Exercise details »
For the entries below, the expected answer is the line with "results of run", the line with "inverter | 2 | 7.51 |", and every line between them, exactly as written, and nothing more.

Source records
==*==

===== src/hw/gpu_pkg.sv =====
`default_nettype none

package gpu_pkg;

    typedef logic [7:0] data_t;
    typedef logic [7:0] data_memory_address_t;
    typedef logic [2:0] reg_index_t;

    // Shared warp phase, broadcast to every lsu
    typedef enum logic [2:0] {
        WARP_IDLE,
        WARP_FETCH,
        WARP_DECODE,
        WARP_REQUEST,
        WARP_WAIT,
        WARP_EXECUTE,
        WARP_UPDATE
    } warp_state_t;

    typedef enum logic [1:0] {
        LSU_IDLE,
        LSU_REQUESTING,
        LSU_WAITING,
        LSU_DONE
    } lsu_state_t;

    localparam logic [3:0] OP_LDR = 4'b0111;
    localparam logic [3:0] OP_STR = 4'b1000;

    // Layout is opcode, register, base register, then a 6-bit zero-extended offset
    typedef struct packed {
        logic [3:0] opcode;
        reg_index_t rd;
        reg_index_t rs;
        logic [5:0] imm;
    } ldr_view_t;

    typedef struct packed {
        logic [3:0] opcode;
        reg_index_t rt;
        reg_index_t rs;
        logic [5:0] imm;
    } str_view_t;

    typedef union packed {
        ldr_view_t ldr;
        str_view_t str;
    } instr_t;

endpackage

`default_nettype wire


===== src/hw/warp_controller.sv =====
`default_nettype none
`timescale 1ns/1ps

module warp_controller #(
    parameter int THREADS = 4
) (
    input  wire                       clk,
    input  wire                       reset,
    input  wire                       instr_start,
    input  wire gpu_pkg::instr_t      instr,
    input  wire [3:0]                 thread_count,
    input  wire gpu_pkg::lsu_state_t  lsu_state [THREADS],
    output gpu_pkg::warp_state_t      warp_state,
    output logic [THREADS-1:0]        thread_enable,
    output logic                      mem_read_enable,
    output logic                      mem_write_enable,
    output gpu_pkg::reg_index_t       reg_a,
    output gpu_pkg::reg_index_t       reg_b,
    output gpu_pkg::reg_index_t       reg_d,
    output gpu_pkg::data_t            imm,
    output logic                      busy,
    output logic                      done
);
    import gpu_pkg::*;

    instr_t instr_q;
    logic   is_store;
    logic   all_done;

    assign is_store = (instr_q.str.opcode == OP_STR);
    assign busy = (warp_state != WARP_IDLE);

    // A no-operation leaves every lsu idle, so nothing is waited on
    always_comb begin
        all_done = 1'b1;
        for (int i = 0; i < THREADS; i++) begin
            if (thread_enable[i] && (mem_read_enable || mem_write_enable)
                    && lsu_state[i] != LSU_DONE) begin
                all_done = 1'b0;
            end
        end
    end

    always_ff @(posedge clk) begin
        if (reset) begin
            warp_state <= WARP_IDLE;
            thread_enable <= '0;
            mem_read_enable <= 1'b0;
            mem_write_enable <= 1'b0;
            done <= 1'b0;
        end else begin
            done <= 1'b0;
            case (warp_state)
                WARP_IDLE: begin
                    if (instr_start) begin
                        warp_state <= WARP_FETCH;
                    end
                end
                WARP_FETCH: warp_state <= WARP_DECODE;
                WARP_DECODE: begin
                    mem_read_enable <= (instr_q.ldr.opcode == OP_LDR);
                    mem_write_enable <= is_store;
                    for (int i = 0; i < THREADS; i++) begin
                        thread_enable[i] <= (i < int'(thread_count));
                    end
                    warp_state <= WARP_REQUEST;
                end
                WARP_REQUEST: warp_state <= WARP_WAIT;
                WARP_WAIT: begin
                    if (all_done) begin
                        warp_state <= WARP_EXECUTE;
                    end
                end
                WARP_EXECUTE: warp_state <= WARP_UPDATE;
                WARP_UPDATE: begin
                    warp_state <= WARP_IDLE;
                    done <= 1'b1;
                end
                default: warp_state <= WARP_IDLE;
            endcase
        end
    end

    always_ff @(posedge clk) begin
        if (warp_state == WARP_FETCH) begin
            instr_q <= instr;
        end
        if (warp_state == WARP_DECODE) begin
            // Base and offset sit at the same position in both views
            reg_a <= instr_q.ldr.rs;
            reg_b <= instr_q.str.rt;
            reg_d <= instr_q.ldr.rd;
            imm <= {2'b00, instr_q.ldr.imm};
        end
    end

endmodule

`default_nettype wire


===== config.mk =====
export PLATFORM = sky130hd
export DESIGN_NAME = warp_controller
export DESIGN_NICKNAME = d
export VERILOG_FILES = /design/src/hw/gpu_pkg.sv /design/src/hw/warp_controller.sv
export SDC_FILE = /design/constraint.sdc
export NUM_CORES = 1
export LEC_CHECK = 0
export BUFFER_PORTS_ARGS = -buffer_cell sky130_fd_sc_hd__buf_2
export CORE_ASPECT_RATIO = 1.1
export CORE_MARGIN = 5
export CORE_UTILIZATION = 50
export CTS_BUF_LIST = sky130_fd_sc_hd__clkbuf_4
export DETAILED_ROUTE_END_ITERATION = 6
export GPL_ROUTABILITY_DRIVEN = 0
export GPL_TIMING_DRIVEN = 0
export PLACE_DENSITY = 0.92
export SYNTH_ARGS = -nofsm -noshare
export SYNTH_HDL_FRONTEND = slang
export SYNTH_SLANG_ARGS = --single-unit

===== constraint.sdc =====
create_clock -name clk -period 3.35 [get_ports clk]
set_input_delay 0.335 -clock clk [delete_from_list [all_inputs] [get_ports clk]]
set_output_delay 0.335 -clock clk [all_outputs]
set_load 0.03 [all_outputs]

Yosys cells after proc, flatten, opt, wreduce, memory -nomap -nowiden

Cells that the tools add are included.

Register bits after elaboration: 38
Output and inout port bits: 28
Word-level logic and storage cells: 47

Magnitude comparators: 4
Eq/ne operators: 14
Muxes and demuxes: 8
Reductions and logical operators: 12

Operators with widths:

| cell                 | number |
|---|---|
| $pmux W3 S6          | 1 |
| $ne A2 B2 Y1 const B | 6 |
| $eq A3 B3 Y1 const B | 3 |
| $logic_and A1 B1 Y1  | 8 |
| $lt A1 B4 Y1 const A | 2 |
| $lt A2 B4 Y1 const A | 2 |
| $eq A3 B2 Y1 const B | 2 |
| $mux W3              | 2 |
| $mux W1              | 5 |
| $eq A4 B3 Y1 const B | 1 |
| $eq A4 B4 Y1 const B | 1 |
| $eq A3 B1 Y1 const B | 1 |
| $logic_not A3 Y1     | 1 |
| $reduce_bool A3 Y1   | 1 |
| $reduce_and A2 Y1    | 1 |
| $logic_or A1 B1 Y1   | 1 |

Depth between registers and ports, before layout

Gate-level depths: netlist of the first run.

Depth in word-level cells: 9
Depth in mapped cells: 4

Least setup slack after synthesis of the first run

OpenSTA, ideal clock, no wires.

Path kind: flip-flop to flip-flop
Start point: register warp_state[0]
End point: register instr_q[0] (netlist bit) (enable)
Library setup time: 0.413 ns
Arrival: 1.948 ns
Required time: 2.937 ns
Path slack: 0.989 ns
Cell stages (with the launch flop): 2
Cell sequence: dfxtp_1 > nor3b_1

Word-level cells in the longest chain between the ends: 1

RTL lines:

| what                   | line                  | text |
|---|---|---|
| start, declared        | warp_controller.sv:13 | `output gpu_pkg::warp_state_t warp_state,` |
| start signal, assigned | warp_controller.sv:46 | `warp_state <= WARP_IDLE;` |
| start signal, assigned | warp_controller.sv:56 | `warp_state <= WARP_FETCH;` |
| start signal, assigned | warp_controller.sv:59 | `WARP_FETCH: warp_state <= WARP_DECODE;` |
| $eq A3 B1 Y1           | warp_controller.sv:85 | `if (warp_state == WARP_FETCH) begin` |
| end signal, assigned   | warp_controller.sv:86 | `instr_q <= instr;` |
| end, declared          | warp_controller.sv:26 | `instr_t instr_q;` |

Every way passes these cells.
A chain may end at the register's enable or synchronous reset.

Final worst setup path of the first run

Start point: register warp_state[0]
End point: output port busy

Word-level cells in the longest chain between the ends: 1

RTL lines:

| what               | line                  | text |
|---|---|---|
| $reduce_bool A3 Y1 | warp_controller.sv:31 | `assign busy = (warp_state != WARP_IDLE);` |
| end, declared      | warp_controller.sv:21 | `output logic busy,` |

Every way passes these cells.

==> results of run 1 <==
area by class of cell:
| type | instances | area (µm²) |
|---|---|---|
| sequential | 38 | 1040 |
| fill | 177 | 801 |
| timing repair buffer | 56 | 287 |
| multi-input combinational | 37 | 262 |
| buffer | 7 | 53.8 |
| clock buffer | 6 | 45.0 |
| tap | 31 | 38.8 |
| clock inverter | 2 | 8.76 |
| inverter | 2 | 7.51 |
worst max-delay path, stage by stage (launching register included):
cell	delay, ns
dfxtp_1	0.41
or3_2	0.49
buf_2	0.19
worst max-delay path by stage:
stage	slack, ns	end	from
after global placement	0.82	instr_q[4]	warp_state[0]
final	1.59	busy	warp_state[0]
after floorplan	0.99	instr_q[0]	warp_state[0]
after CTS	1.57	busy	warp_state[0]
after global routing	1.52	busy	warp_state[0]
after detailed placement	1.73	instr_q[4]	warp_state[0]
cell families (layout without fill, tap and decap cells):
logic type      count (synthesis)  after routing  share of synthesized area (%)
flops                          38             38                           76.8
simple gates                   21             21                           9.14
compound gates                 12             12                           7.76
buf+inv                         9             73                           4.52
mux                             2              2                           1.48
other cells                     1              2                          0.277
sequential cells by signal, summed over array words and instances (netlist names):
| register | count |
|---|---|
| done | 1 |
| imm | 6 |
| instr_q | 16 |
| mem_read_enable | 1 |
| mem_write_enable | 1 |
| reg_a | 3 |
| reg_d | 3 |
| thread_enable | 4 |
| warp_state | 3 |
synth_stat cells (all sizes together) (3+ instances only):
cell,count,area share (%)
nand2,3,0.83
a21boi,3,1.7
nor2,9,2.5
dfxtp,10,15
buf,6,3.6
edfxtp,28,62
stage by stage:
step	setup WS, ns	instance area (µm²)	std cells
after global placement	0.822	1670	170
after floorplan	0.989	1360	84
after detailed placement	1.73	1690	171
after CTS	1.57	1740	179
final	1.59	1740	179
after global routing	1.52	1740	179
power breakdown:
| part | leakage [nW] | internal [mW] | switching [mW] |
|---|---|---|---|
| logic | 0.350 | 0.0474 | 0.0802 |
| registers | 0.340 | 0.538 | 0.0156 |
| clock network | 0.0331 | 0.0869 | 0.132 |
routing by layer:
| layer | vias to the layer above | routed length, µm | GRT usage (%) |
|---|---|---|---|
| met5 | - | 0 | 0 |
| met4 | 0 | 51 | 7.20 |
| met3 | 7 | 374 | 7.94 |
| met2 | 54 | 1260 | 23.2 |
| met1 | 410 | 896 | 15.1 |
| li1 | 434 | - | - |
==> run metrics, run 1 <==
run status=complete, no violations; Worst-path clk slew=0.10 ns; Die Y=64.6 µm; Num CTS Buffers=5; Max IR drop VDD=0.473 mV; Layout area overhead=28.6%; Final Hold Viols=0; Hold WC Path Type=input pin to flop; antenna viol nets, final=0; CTS sink cnt=38; Initial Util=53.3%; GR Util All Layers=14.4%; R2R cell count=2; R2R Path End=instr_q[15]; PortBufs=55; vias in the first global route=902; final setup fails=0; R2R Setup Slk=1.74 ns; min Tclk post-route=1.76 ns; Startpoint Class=flop; PostCTS Resize Cnt=0; number of diodes=0; sequential area share after synthesis=76.8%; I/O Pins=59; average size of a mapped cell=16.3 µm²; Setup CP Type=flop to primary output; Clock Skew=0.00991 ns; Cell variety after synth=23; DRC viols=0; Setup TNS=0 ns; site row count=19; CP endpoint kind=primary output; DR pass1 iterations=4; Async SR Flop Fraction=0%; Achievable Freq=568 MHz; largest net degree at the start of global routing=22; Post-CTS Setup Inserts=0; layout cells sized above 1=51.4%; commonest cells after routing, fill and taps aside=buf_2 (55), edfxtp_1 (28), dfxtp_1 (10); worst r2r src=warp_state[0]; via/cell ratio=5.06; grt ovf=0; DRT iter0 DRCs=16; most common cell after layout, fill and taps aside=buf_2; CP max FO=9; final critical-path share of the clock period=52.5%; Ys Warns=0; Cell Pwr Density=517 nW/µm²; LEAKAGE=0.723 nW; final core occ=68.5%; final WL=2.58 mm; Min Hold Slack=0.168 ns; Clock Latency Late Sink=0.33 ns; hold path start=instr[6]; nets=178; TritonCTS clock tree=built; power after layout=0.901 mW; Hold Buf Count CTS=0; CP required=3.01 ns; RSZ-0062 raised after global routing=false; global-route wire length before repair=3.98 mm; Die ar.=3850 µm²; WP data arrival=1.42 ns; Seq cells post-synth=38; core area=2540 µm²; via count=905; final slew viol count=0; post-DR wirelength/cell=14.4 µm; initial antenna violation count=0; Die Width=59.6 µm; number of max-cap violations=0; Bufs on Longest Clock Path=2; number of flops mapped to enable cells by yosys=28; DP Wirelength=2.00 mm; Clock Tree Root=clkbuf_4; CTS H-Tree Depth=2; hold worst-path end=instr_q[6]; Rel. slew slack=59.8%; hold depth=1; synthesized area=1360 µm²; ys flop type=edfxtp_1; actual slew at the worst max-slew pin=0.600 ns; Synth Instances=83
Note: power is estimated with default switching activity, not from simulation.
==> run 2: changes to the inputs <==
Settings changed: CORE_UTILIZATION 50 to 48, PLACE_DENSITY 0.92 to 0.89.
Clock period 3.35 ns to 1.7 ns, I/O delays scaled along.
==> run 2 against run 1 <==
Worst hold slack got worse by 0.14 ns. Routed wire length is 4.7% higher. Power is 120% higher. First-iteration DRC count unchanged. Via count up 5.5%. Final area grew 9.8%. Global-route usage decreased by 0.39 points. Register-to-register slack lost 1.7 ns. Combinational power is 120% higher. Count of clock-buffer cells in the layout decreased by 1. Sequential cell count unchanged. Critical endpoint is now instr_q[12]. Largest cell class unchanged. Largest power group unchanged.
==> run metrics, run 2 (synthesis results as in run 1) <==
run status=complete, no violations; I/O Pins=59; CP max stage cell=nor3b_4; Clock Latency Late Sink=0.32 ns; grt ovf=0; min Tclk post-route=1.62 ns; CP endpoint kind=flop; Clock Tree Root=clkbuf_4; Max IR drop VDD=0.782 mV; Final Hold Viols=0; core area=2750 µm²; RSZ-0062 raised after global routing=false; actual slew at the worst max-slew pin=0.769 ns; Setup CP Type=flop to flop; Initial Util=49.2%; hold path start=instr[8]; CTS H-Tree Depth=2; placed cells=172; worst path buffer plus inverter count=0; Setup TNS=0 ns; placed inst area=1690 µm²; number of max-cap violations=0; final WL=2.71 mm; hold worst-path end=instr_q[8]; final setup fails=0; PortBufs=55; Worst-path clk slew=0.11 ns; LEAKAGE=0.790 nW; TritonCTS clock tree=built; Layout fillers=203; final instance area=1910 µm²; antenna viol nets, final=0; R2R Setup Slk=0.08 ns; Achievable Freq=618 MHz; CTS sink cnt=38; DRT iter0 DRCs=16; DRC viols=0; number of diodes=0; crit-path leading delay family=simple AND/OR/NAND/NOR gates; Die Width=60.7 µm; largest net degree at the start of global routing=22; Num CTS Buffers=5; most common cell after layout, fill and taps aside=buf_2; final critical-path share of the clock period=95.2%; initial antenna violation count=0; slowest stage delay, CP=0.72 ns; Die Y=65.7 µm; max reg flops=16; vias in the first global route=907; CP required=1.66 ns; via/cell ratio=4.90; post-DR wirelength/cell=13.9 µm; Post-CTS Setup Inserts=0; Hold Buf Count CTS=7; PnR worst setup slack=0.0822 ns; Critical Path, Cell by Cell=nor3b_4; via count=955; commonest cells after routing, fill and taps aside=buf_2 (55), edfxtp_1 (28), dlygate4sd3_1 (15); nets=192; R2R Path End=instr_q[12]; Layout area overhead=41.3%; WP data arrival=1.58 ns; largest registers=instr_q x16, imm x6, thread_enable x4; worst r2r src=warp_state[0]; final core occ=69.5%; CP max FO=16; PostCTS Resize Cnt=0; power after layout=1.95 mW; DR pass1 iterations=4; global-route wire length before repair=4.03 mm; pre-CTS WS=0.0956 ns; Clock Skew=0.00911 ns; layout cells sized above 1=46.9%; hold depth=1; Bufs on Longest Clock Path=2; site row count=20; DP Wirelength=1.95 mm; Hold WC Path Type=input pin to flop; final slew viol count=0; Rel. slew slack=48.7%; non-filler cells, final=195; Die ar.=3990 µm²; Startpoint Class=flop; R2R cell count=1; Cell Pwr Density=1020 nW/µm²; Min Hold Slack=0.0325 ns; Largest Register=instr_q; GR Util All Layers=14.1%
-- run 2: final cells by class --
cell class	count	area (µm²)	area share, %
clock buffers	5	37.5	1.96
plain buffers	7	53.8	2.81
repair buffers	70	425	22.2
clock inverters	3	40.0	2.09
flip-flops and latches	38	1040	54.4
well taps	33	41.3	2.16
multi-input cells	37	268	14.0
inverters	2	7.51	0.392
-- run 2: how the worst max path moves through the flow --
stage / startpoint / endpoint / slack, ns / cells past startpoint
6_report: warp_state[0] / instr_q[12] / 0.08 / 1
5_1_grt: warp_state[0] / instr_q[6] / 0.008 / 1
4_1_cts: warp_state[0] / instr_q[3] / 0.08 / 1
3_5_place_dp: warp_state[0] / instr_q[4] / 0.1 / 1
3_3_place_gp: warp_state[0] / instr_q[3] / 0.17 / 1
2_1_floorplan: warp_state[0] / instr_q[0] / 0.08 / 1
-- run 2: where the power goes --
group	leakage, nW	switching (mW)	internal (mW)	total, mW
Combinational	0.405	0.164	0.114	0.278
Clock	0.0450	0.277	0.305	0.582
Sequential	0.340	0.0302	1.06	1.09
Total	0.790	0.471	1.48	1.95
-- run 2: layer usage --
metal	vias to the layer above	global-route usage [%]	share of wire, %
met5	-	0	0
met4	0	5.15	0.81
met3	2	4.72	8.0
met2	40	26.1	58
met1	448	14.0	34
li1	465	-	-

==*==

Response area »
==> results of run 1 <==
area by class of cell:
| type | instances | area (µm²) |
|---|---|---|
| sequential | 38 | 1040 |
| fill | 177 | 801 |
| timing repair buffer | 56 | 287 |
| multi-input combinational | 37 | 262 |
| buffer | 7 | 53.8 |
| clock buffer | 6 | 45.0 |
| tap | 31 | 38.8 |
| clock inverter | 2 | 8.76 |
| inverter | 2 | 7.51 |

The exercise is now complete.